This piece is drying on my screen porch. I used rubber bands to secure those little plastic gems. If you look at the picture above, you can see that some of the bands were tighter than others. Looser ones allowed more of the dyes to penetrate.
How I did this:
Soaked fabric in soda ash solution overnite, usually I only soak for 30 minutes.
Squeezed out the solution, saved it for next time.
Secured my golf balls with rubber bands. The piece is narrow, so I just placed them down the middle.
I then put them into a 1 gallon plastic pitcher I use in my dye studio experiments.
Next came ice cubes. I wanted my dye powder to break and give me lots of colors.
It was then time to sprinkle on the dye powder, after putting on my particulate mask!
Now they needed to go out in the sunshine, and after 3 weeks of dreary days, I was anxious!
As the powders started to combine with the water from the melting ice, I chose to use my fine mister and keep the dye flecks off the walls of my pitcher. This also aided in getting the ice cubes to melt.
Then came the process of waiting, cold rinses, cold soaks, hot rinses, hot washes, hot soaks, well I'm sure you get the idea. I find it very important to be sure all dye particles are taken care of. I don't want surprises later on.
What did I take away from this experiment?

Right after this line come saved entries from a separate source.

[config.mk]
export PLATFORM = sky130hd
export DESIGN_NAME = tmr_wake_array
export DESIGN_NICKNAME = d
export VERILOG_FILES = /design/src/rtl/tmr_wake_pkg.sv /design/src/rtl/tmr_cmd_decode.sv /design/src/rtl/tmr_slot.sv /design/src/rtl/tmr_wake_arb.sv /design/src/rtl/tmr_wake_array.sv
export SDC_FILE = /design/constraint.sdc
export NUM_CORES = 1
export LEC_CHECK = 0
export BUFFER_PORTS_ARGS = -buffer_cell sky130_fd_sc_hd__buf_2
export CAP_MARGIN = 20
export CORE_ASPECT_RATIO = 1.2
export CORE_MARGIN = 1
export CORE_UTILIZATION = 59
export DETAILED_ROUTE_END_ITERATION = 12
export PLACE_DENSITY = 0.85
export SLEW_MARGIN = 20
export SYNTH_ARGS = -nofsm -noshare
export SYNTH_HDL_FRONTEND = slang
export SYNTH_SLANG_ARGS = --single-unit
export TNS_END_PERCENT = 100
[constraint.sdc]
create_clock -name clk -period 3.3 [get_ports clk]
set_input_delay 0.495 -clock clk [delete_from_list [all_inputs] [get_ports clk]]
set_output_delay 0.495 -clock clk [all_outputs]
set_load 0.01 [all_outputs]
[src/rtl/tmr_wake_pkg.sv]
package tmr_wake_pkg;
  localparam int NSLOT   = 16;
  localparam int SLOT_W  = $clog2(NSLOT);
  localparam int STATE_W = 4;
  localparam int COUNT_W = 8;
  localparam int WORD_W  = STATE_W + COUNT_W + SLOT_W;

  // Reset value of a slot's state: top bit set means disabled
  localparam logic [STATE_W-1:0] STATE_OFF = {1'b1, {(STATE_W-1){1'b0}}};

  typedef struct packed {
    logic [STATE_W-1:0] state;
    logic [COUNT_W-1:0] count;
    logic [SLOT_W-1:0]  slot;
  } cmd_word_t;
endpackage

[src/rtl/tmr_cmd_decode.sv]
module tmr_cmd_decode
  import tmr_wake_pkg::*;
#(
  parameter int MIN_GAP = 7
) (
  input  logic               clk,
  input  logic               rst_n,
  input  logic               cmd_load,
  input  logic               cmd_add,
  input  logic [WORD_W-1:0]  cmd_word,
  output logic [NSLOT-1:0]   wr_load,
  output logic [NSLOT-1:0]   wr_add,
  output logic [STATE_W-1:0] wr_state,
  output logic [COUNT_W-1:0] wr_count,
  output logic               proto_err
);
  localparam int GAP_W = $clog2(MIN_GAP + 1);
  localparam logic [GAP_W-1:0] GAP_MAX = GAP_W'(MIN_GAP);

  cmd_word_t        word;
  logic             any_cmd;
  logic             do_add;
  logic [GAP_W-1:0] gap_q, gap_d;
  logic             err_q, err_d;

  assign word     = cmd_word_t'(cmd_word);
  assign wr_state = word.state;
  assign wr_count = word.count;
  assign any_cmd  = cmd_load | cmd_add;
  assign do_add   = cmd_add & ~cmd_load;

  for (genvar s = 0; s < NSLOT; s++) begin : g_sel
    assign wr_load[s] = cmd_load & (word.slot == SLOT_W'(s));
    assign wr_add[s]  = do_add   & (word.slot == SLOT_W'(s));
  end

  always_comb begin
    gap_d = gap_q;
    if (any_cmd)            gap_d = GAP_W'(1);
    else if (gap_q < GAP_MAX) gap_d = gap_q + GAP_W'(1);
    err_d = (any_cmd & (gap_q < GAP_MAX)) | (cmd_load & cmd_add);
  end

  always_ff @(posedge clk or negedge rst_n) begin
    if (!rst_n) begin
      gap_q <= GAP_MAX;
      err_q <= 1'b0;
    end else begin
      gap_q <= gap_d;
      err_q <= err_d;
    end
  end

  assign proto_err = err_q;
endmodule

[src/rtl/tmr_slot.sv]
module tmr_slot
  import tmr_wake_pkg::*;
(
  input  logic               clk,
  input  logic               rst_n,
  input  logic               tick,
  input  logic               wr_load,
  input  logic               wr_add,
  input  logic [STATE_W-1:0] wr_state,
  input  logic [COUNT_W-1:0] wr_count,
  input  logic               capture,
  output logic               req,
  output logic [STATE_W-1:0] state
);
  logic [STATE_W-1:0] state_q, state_d;
  logic [COUNT_W-1:0] cnt_q, cnt_d;
  logic               park_q, park_d;
  logic               enabled;
  logic               step;
  logic               upd_en;

  assign enabled = ~state_q[STATE_W-1];
  assign step    = tick & enabled;
  assign upd_en  = wr_load | wr_add | step | capture;

  always_comb begin
    state_d = state_q;
    cnt_d   = cnt_q;
    park_d  = park_q;
    if (wr_load) begin
      state_d = wr_state;
      cnt_d   = wr_count - COUNT_W'(1);
      park_d  = 1'b0;
    end else if (wr_add) begin
      state_d = wr_state;
      cnt_d   = cnt_q + wr_count - COUNT_W'(step);
      park_d  = 1'b0;
    end else if (step) begin
      cnt_d   = cnt_q - COUNT_W'(1);
    end
    if (capture) park_d = 1'b1;
  end

  always_ff @(posedge clk or negedge rst_n) begin
    if (!rst_n) begin
      state_q <= STATE_OFF;
      cnt_q   <= '0;
      park_q  <= 1'b0;
    end else if (upd_en) begin
      state_q <= state_d;
      cnt_q   <= cnt_d;
      park_q  <= park_d;
    end
  end

  assign req   = enabled & cnt_q[COUNT_W-1] & ~park_q;
  assign state = state_q;
endmodule

[src/rtl/tmr_wake_arb.sv]
module tmr_wake_arb
  import tmr_wake_pkg::*;
(
  input  logic                            clk,
  input  logic                            rst_n,
  input  logic [NSLOT-1:0]                req,
  input  logic [NSLOT-1:0]                busy,
  input  logic [NSLOT-1:0][STATE_W-1:0]   slot_state,
  input  logic                            wake_ready,
  output logic [NSLOT-1:0]                capture,
  output logic                            wake_valid,
  output logic [SLOT_W-1:0]               wake_slot,
  output logic [STATE_W-1:0]              wake_state
);
  logic [NSLOT-1:0]   cand;
  logic               any;
  logic [SLOT_W-1:0]  win;
  logic               free;
  logic               valid_q, valid_d;
  logic [SLOT_W-1:0]  slot_q, slot_d;
  logic [STATE_W-1:0] st_q, st_d;
  logic               reg_en;

  assign cand = req & ~busy;
  assign free = ~valid_q | wake_ready;

  // Highest index wins: later iterations overwrite earlier ones
  always_comb begin
    any = 1'b0;
    win = '0;
    for (int i = 0; i < NSLOT; i++) begin
      if (cand[i]) begin
        any = 1'b1;
        win = SLOT_W'(i);
      end
    end
  end

  always_comb begin
    valid_d = valid_q;
    slot_d  = slot_q;
    st_d    = st_q;
    capture = '0;
    if (free) begin
      valid_d = any;
      if (any) begin
        slot_d       = win;
        st_d         = slot_state[win];
        capture[win] = 1'b1;
      end
    end
  end

  assign reg_en = free;

  always_ff @(posedge clk or negedge rst_n) begin
    if (!rst_n) begin
      valid_q <= 1'b0;
      slot_q  <= '0;
      st_q    <= '0;
    end else if (reg_en) begin
      valid_q <= valid_d;
      slot_q  <= slot_d;
      st_q    <= st_d;
    end
  end

  assign wake_valid = valid_q;
  assign wake_slot  = slot_q;
  assign wake_state = st_q;
endmodule

[src/rtl/tmr_wake_array.sv]
module tmr_wake_array
  import tmr_wake_pkg::*;
#(
  parameter int TICK_CYCLES = 64,
  parameter int MIN_GAP     = 7
) (
  input  logic               clk,
  input  logic               rst_n,
  input  logic               cmd_load,
  input  logic               cmd_add,
  input  logic [WORD_W-1:0]  cmd_word,
  output logic               wake_valid,
  input  logic               wake_ready,
  output logic [SLOT_W-1:0]  wake_slot,
  output logic [STATE_W-1:0] wake_state,
  output logic               proto_err
);
  localparam int PRE_W = (TICK_CYCLES > 1) ? $clog2(TICK_CYCLES) : 1;
  localparam logic [PRE_W-1:0] PRE_LAST = PRE_W'(TICK_CYCLES - 1);

  logic [PRE_W-1:0]              pre_q, pre_d;
  logic                          tick;
  logic [NSLOT-1:0]              wr_load, wr_add, capture, req;
  logic [STATE_W-1:0]            wr_state;
  logic [COUNT_W-1:0]            wr_count;
  logic [NSLOT-1:0][STATE_W-1:0] slot_state;

  assign tick  = (pre_q == PRE_LAST);
  assign pre_d = tick ? '0 : pre_q + PRE_W'(1);

  always_ff @(posedge clk or negedge rst_n) begin
    if (!rst_n) pre_q <= '0;
    else        pre_q <= pre_d;
  end

  tmr_cmd_decode #(.MIN_GAP(MIN_GAP)) u_dec (
    .clk       (clk),
    .rst_n     (rst_n),
    .cmd_load  (cmd_load),
    .cmd_add   (cmd_add),
    .cmd_word  (cmd_word),
    .wr_load   (wr_load),
    .wr_add    (wr_add),
    .wr_state  (wr_state),
    .wr_count  (wr_count),
    .proto_err (proto_err)
  );

  for (genvar s = 0; s < NSLOT; s++) begin : g_slot
    tmr_slot u_slot (
      .clk      (clk),
      .rst_n    (rst_n),
      .tick     (tick),
      .wr_load  (wr_load[s]),
      .wr_add   (wr_add[s]),
      .wr_state (wr_state),
      .wr_count (wr_count),
      .capture  (capture[s]),
      .req      (req[s]),
      .state    (slot_state[s])
    );
  end

  tmr_wake_arb u_arb (
    .clk        (clk),
    .rst_n      (rst_n),
    .req        (req),
    .busy       (wr_load | wr_add),
    .slot_state (slot_state),
    .wake_ready (wake_ready),
    .capture    (capture),
    .wake_valid (wake_valid),
    .wake_slot  (wake_slot),
    .wake_state (wake_state)
  );
endmodule

After elaboration in Yosys (flattened, before gate mapping)

Index checks and enable logic that the tools add are counted.

Latch bits: 0
Input port bits: 21
Memory bits (read-only): 0
Memories kept: 0
Word-level logic and storage cells: 563
Output and inout port bits: 10
Bits in writable memories: 0
Register bits: 227

Div/mod/pow operators: 0
Shift operators: 0
$mul: 0
Bitwise operators: 171
$add $sub $neg: 51
Muxes and demuxes: 168
Eq/ne operators: 16
Magnitude comparators: 3
Reductions and logical operators: 100

Operators with widths:

| operator                                            | count |
|---|---|
| two-way mux 8 bit                                   | 48 |
| two-way mux 4 bit                                   | 41 |
| subtractor 8 x 1 -> 8 bit, second input constant    | 17 |
| adder 8 bit                                         | 16 |
| subtractor 8 x 1 -> 8 bit                           | 16 |
| AND reduction 2 bit                                 | 49 |
| nonzero test 3 bit                                  | 32 |
| bitwise AND 1 bit                                   | 83 |
| two-way mux 1 bit                                   | 66 |
| bitwise OR 1 bit                                    | 51 |
| NOT 1 bit                                           | 34 |
| nonzero test 2 bit                                  | 17 |
| equality test 4 bit, second input constant          | 8 |
| two-way mux 16 bit                                  | 2 |
| two-way mux 3 bit                                   | 6 |
| bitwise AND 16 bit                                  | 1 |
| binary-select mux 4 bit (select 4 bit)              | 1 |
| equality test 4 x 3 -> 1 bit, second input constant | 4 |
| NOT 16 bit                                          | 1 |
| bitwise OR 16 bit                                   | 1 |
| equality test 4 x 2 -> 1 bit, second input constant | 2 |
| adder 6 x 1 -> 6 bit, second input constant         | 1 |
| equality test 6 bit, second input constant          | 1 |
| two-way mux 6 bit                                   | 1 |
| other kinds (9)                                     | 10 |

Longest topological paths before layout

Word-level depth: 29
Gate-level depth with buffers: 18
Gate-level depth less buffers: 17

Hierarchy

From an unflattened synthesis, not the netlist that was laid out.

Cell total of the unflattened synthesis: 2779
Area total of the unflattened synthesis: 23098.4 µm²

By module, submodules not included:

| module                          | cells each | area each (µm²) | instances | sequential area each (µm²) |
|---|---|---|---|---|
| tmr_slot (g_slot[0].u_slot ...) | 156        | 1308.8          | 15        | 326.6 |
| tmr_slot (g_slot[14].u_slot)    | 151        | 1330.0          | 1         | 326.6 |
| tmr_wake_arb                    | 176        | 1297.5          | 1         | 225.2 |
| tmr_cmd_decode                  | 75         | 491.7           | 1         | 103.8 |
| tmr_wake_array                  | 37         | 347.8           | 1         | 150.1 |

Worst setup path before layout

No wires, ideal clock.

Path type: register to register
Start: register pre_q[0]
End: register g_slot[2].u_slot.cnt_q[6]
Setup time: 0.125 ns
Data arrival time: 3.270 ns
Data required time: 3.175 ns
Path slack: -0.095 ns
Stages on the path, launching flop included: 19
Clock period less this slack: 3.395 ns
Path buffers: 1
Path through: dfrtp_1 ha_1 nand3_1 clkbuf_1 nor2_1 ha_1 inv_1 ha_1 inv_1 fa_1 inv_1 a21oi_1 o21bai_1 a21o_1 a21oi_1 xnor2_1 o211ai_1 o21ai_0 mux2_2

Longest elaborated chain between the ends: 5
Elaborated cells between the ends (all ways): 9
Those cells by class: add/sub: 1; eq/ne: 1; mux: 2; bitwise: 3; reduce/logical: 2

Ends and longest elaborated chain:

| what                                                          | RTL line                       | source |
|---|---|---|
| start, declared                                               | tmr_wake_array.sv:21           | `logic [PRE_W-1:0] pre_q, pre_d;` |
| start signal, assigned                                        | tmr_wake_array.sv:33           | `else pre_q <= pre_d;` |
| equality test 6 bit *                                         | tmr_wake_array.sv:28           | `assign tick = (pre_q == PRE_LAST);` |
| bitwise AND 1 bit *                                           | tmr_slot.sv:23                 | `assign step = tick & enabled;` |
| subtractor 8 x 1 -> 8 bit or bitwise OR 1 bit (tied branches) | tmr_slot.sv:36, tmr_slot.sv:24 |  |
| two-way mux 8 bit or bitwise OR 1 bit (tied branches)         | tmr_slot.sv:34, tmr_slot.sv:24 |  |
| two-way mux 8 bit or AND reduction 2 bit (tied branches)      | n/a                            |  |
| end signal, assigned                                          | tmr_slot.sv:51                 | `cnt_q <= cnt_d;` |
| end, declared                                                 | tmr_slot.sv:16                 | `logic [COUNT_W-1:0] cnt_q, cnt_d;` |

Every way passes the cells marked *; elsewhere a longest branch is shown, timed or not.
A chain may end at the register's enable or synchronous reset.

Worst setup path after layout

Start: register pre_q[3]
End: register g_slot[1].u_slot.cnt_q[6]

Longest elaborated chain between the ends: 5
Elaborated cells between the ends (all ways): 9
Those cells by class: add/sub: 1; eq/ne: 1; mux: 2; bitwise: 3; reduce/logical: 2

Ends and longest elaborated chain:

| what                                                          | RTL line |
|---|---|
| equality test 6 bit *                                         | tmr_wake_array.sv:28 |
| bitwise AND 1 bit *                                           | tmr_slot.sv:23 |
| subtractor 8 x 1 -> 8 bit or bitwise OR 1 bit (tied branches) | tmr_slot.sv:36, tmr_slot.sv:24 |
| two-way mux 8 bit or bitwise OR 1 bit (tied branches)         | tmr_slot.sv:34, tmr_slot.sv:24 |
| two-way mux 8 bit or AND reduction 2 bit (tied branches)      | n/a |
| end signal, assigned                                          | tmr_slot.sv:51 |
| end, declared                                                 | tmr_slot.sv:16 |

Marks and branches as above.

==> qor.csv <==
stage;metric;value;unit
outcome;status;finished with violations;
outcome;violations;negative setup slack;
synth;synth-seq-cells;227;
sta;relSlewSlack;0.244;
synth;synth.top_cells.by_count;inv_1 (387), ha_1 (243), nand2_1 (216), dfrtp_1 (208), nor2_1 (207);
drt;dr.pass1.iters;7;
clock_network;cts.sinks;227;
pwr;peakVddDrop;0.000589;V
placement;portBuffers;30;
sta;setup_tns;-0.0876;ns
final_layout;fin_area;23700;sq um
drt;antenna_left;0;
pwr;power;17.8;mW
clock_network;cts_root_buf;clkbuf_16;
sta;hold_slack;0.293;ns
die;die_x;171;microns
grt;grt_pass1_wl;98200;microns
die;core;33400;sq um
grt;grt_max_degree;74;
critical_path;worstPathRequired;3.77;ns
critical_path;r2r_setup_slack;-0.06;ns
drt;vias;19700;
die;die_y;204;microns
run;cap_viol_max_count;0;
drt;route.met3.wl;6950;microns
sta;setup_ws;-0.0585;ns
final_layout;fin_nets;2916;
synth;yosys_warnings;0;
grt;grtUsageTotal;0.358;
synth;synth.largest_area_cell;dfrtp_1;
sta;tightest_slew;1.13;ns
clock_network;path_clk_slew;0.06;ns
grt;overflow;0;
synth;yosys.cell_types.count;72;
die;row_count;73;
clock_network;htree_levels;1;
drt;top_layer;met5;
sta;finClkSkew;0.0285;ns
drt;wl;64500;microns
synth;synthCells;2472;
hold_path;whs_endpoint;g_slot[2].u_slot.state[1]$_DFFE_PN0P_;
sta;period_minus_slack;3.36;ns
critical_path;critPathLaunchType;flop;
hold_path;min_from;cmd_word[13];
drt;drc_errors;0;
synth;synthArstFlopShare;1.00;
die;ioPinCount;31;
placement;preCtsSetupSlack;-0.185;ns
sta;slew_viol_final;0;
synth;syn_nets;2752;
sta;period_share;1.02;
final_layout;area_growth;17.4;%
hold_path;holdPathStages;3;
clock_network;insertion_delay;0.59;ns
final_layout;drive_gt1_frac;0.188;
pwr;powerDensity;751;nW/um^2
sta;fmax;298;MHz
drt;drt-met1-wl;23200;microns
grt;grt_pass1_vias;19500;
sta;final-setup-viol-count;2;
synth;synth_area_per_cell;8.16;sq um
critical_path;critPathMaxFanout;7;
placement;dp_hpwl;44800;microns
critical_path;r2r_end;g_slot[1].u_slot.cnt_q[6]$_DFFE_PN0P_;
synth;synth_edf_count;0;
critical_path;critical_path_class;reg -> reg;
sta;final-hold-violation-count;0;
synth;yosysMostFrequentCell;inv_1;
pwr;p_leak;10.9;nW
drt;met2WireLength;29800;microns
synth;yosysSeqAreaShare;0.283;
critical_path;arrival;3.83;ns
placement;place_area;21700;sq um
critical_path;r2r_cells;19;
sta;rsz0062_at_grt;true;
critical_path;cp-end-kind;flop;
synth;synthTopCellsByArea;dfrtp_1 (26%), ha_1 (15%), inv_1 (7.2%), xnor2_1 (6.7%), a21oi_1 (4.7%);
drt;viasPerCell;6.32;
clock_network;numCtsBuffers;26;
synth;syn-cell-area;20200;sq um
clock_network;clock_path_buffers;3;
synth;synth_top_flop_cell;dfrtp_1;
drt;avgRoutedWirePerCell;20.7;microns
grt;antenna_found_initial;4;
critical_path;timing.rr.start;pre_q[3]$_DFF_PN0_;
die;dieArea;34900;sq um
die;start_util;0.603;
hold_path;hold_path.class;in -> reg;
drt;drt-initial-drc-count;2277;
placement;gp_congestion;0.971;
clock_network;tritoncts;done;
synth;synth.top_cell.area_share;0.258;
## power breakdown
group | switching (mW) | internal (mW) | leakage, nW
Clock | 1.34 | 1.80 | 0.430
Sequential | 0.761 | 3.64 | 2.67
Combinational | 5.55 | 4.69 | 7.82
## cell type report
class	count	area, sq um
antenna	3	7.51
tap	450	563
inverter	387	1460
timing repair buffer	222	1750
clock buffer	34	731
clock inverter	14	176
sequential	227	5700
multi-input combinational	1772	13300
fill	2350	9760
## worst max path at each step
stage                                  start                                      to  slack, ns  cells past startpoint
final                     pre_q[3]$_DFF_PN0_   g_slot[1].u_slot.cnt_q[6]$_DFFE_PN0P_      -0.06                     19
after global routing      pre_q[3]$_DFF_PN0_   g_slot[1].u_slot.cnt_q[6]$_DFFE_PN0P_      -0.19                     19
after CTS                 pre_q[0]$_DFF_PN0_  g_slot[12].u_slot.cnt_q[7]$_DFFE_PN0P_      0.003                     16
after detailed placement  pre_q[3]$_DFF_PN0_   g_slot[9].u_slot.cnt_q[6]$_DFFE_PN0P_      -0.18                     18
after global placement    pre_q[4]$_DFF_PN0_   g_slot[1].u_slot.cnt_q[6]$_DFFE_PN0P_      -0.05                     18
after floorplan           pre_q[0]$_DFF_PN0_   g_slot[5].u_slot.cnt_q[6]$_DFFE_PN0P_       0.04                     18
## worst max-delay path, stage by stage (launching register included)
cell and delay, ns:
dfrtp_1 0.36, and3_4 0.23, nand3_4 0.15, buf_12 0.21, buf_6 0.12, nor2_4 0.13, ha_4 0.22, inv_2 0.06
ha_4 0.13, inv_2 0.04, fa_2 0.41, inv_2 0.07, a21oi_2 0.05, o21bai_1 0.22, a21o_1 0.16, a21oi_2 0.05
xnor2_1 0.13, o211ai_1 0.15, o21ai_1 0.09, mux2_4 0.27
## per-layer routing
layer	GRT usage	vias to the layer above
met5	0	-
met3	0.0746	405
met1	0.424	9283
met4	0.233	2
met2	0.588	1180
li1	-	8780
## flip-flops by register name (all words and copies together), names as in the netlist
name                  count
g_slot.u_slot.cnt_q     128
g_slot.u_slot.state      64
g_slot.u_slot.park_q     16
pre_q                     6
u_arb.wake_slot           4
u_arb.wake_state          4
u_dec.gap_q               3
u_arb.wake_valid          1
u_dec.proto_err           1
## cell families after synthesis
group | Yosys count | synth area share
fa+ha+maj | 260 | 0.167
simple gates | 606 | 0.131
compound gates | 641 | 0.205
flops | 227 | 0.283
mux | 61 | 0.0334
xor+xnor | 203 | 0.0882
buf+inv | 474 | 0.0918
## cell usage in the layout (no fill, tap or decap), types with 16 or more instances in the layout
cell type / count
o22ai_1: 23
a21oi_2: 39
o211ai_1: 36
a22oi_1: 16
inv_2: 24
inv_1: 362
buf_2: 29
a31oi_1: 18
a21oi_1: 151
o21ai_1: 22
nor2_1: 192
a21o_1: 33
nor2_4: 16
dfrtp_1: 208
nor3_1: 47
nand3_1: 66
xor2_1: 45
a211oi_1: 59
o21bai_1: 30
nand2_1: 216
o21ai_0: 108
xnor2_1: 151
buf_4: 177
clkbuf_16: 27
dfstp_2: 19
ha_1: 219
mux2_2: 46
## repair_timing
item,4_1_cts,5_1_grt
endpoints found under the hold margin,56,0
gates cloned,0,2
buffers inserted,6,35
gates resized for setup,13,178
pin swaps,4,92
setup endpoints to repair,27,40
hold buffers,1,0
## through the flow
stage,utilization,instances
3_3_place_gp,0.650,3013
3_5_place_dp,0.650,3014
2_1_floorplan,-,2472
4_1_cts,0.680,3069
6_report,0.708,3109
5_1_grt,0.708,3109
Power figures use the tool's default switching activity.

I will try it again, with these changes:
rubberbands will be snugly secured.
longer batching time.use a raised platform in a rectangle pan so I have a single layer of ice.
find a "sugar" shaker for applying my dye powder, to have better distribution across the entire piece.
I will make another batch of dye powders. Perhaps even tweaking the mixture a bit!!
This one was made up of equal parts of watermelon, orange crush, Sahara, daffodil, azure, sea glass, baby blue, hyacynthia, & bougainvillea. These were from Dharma Trading Co., Spring 2014 Pantone inspired collection.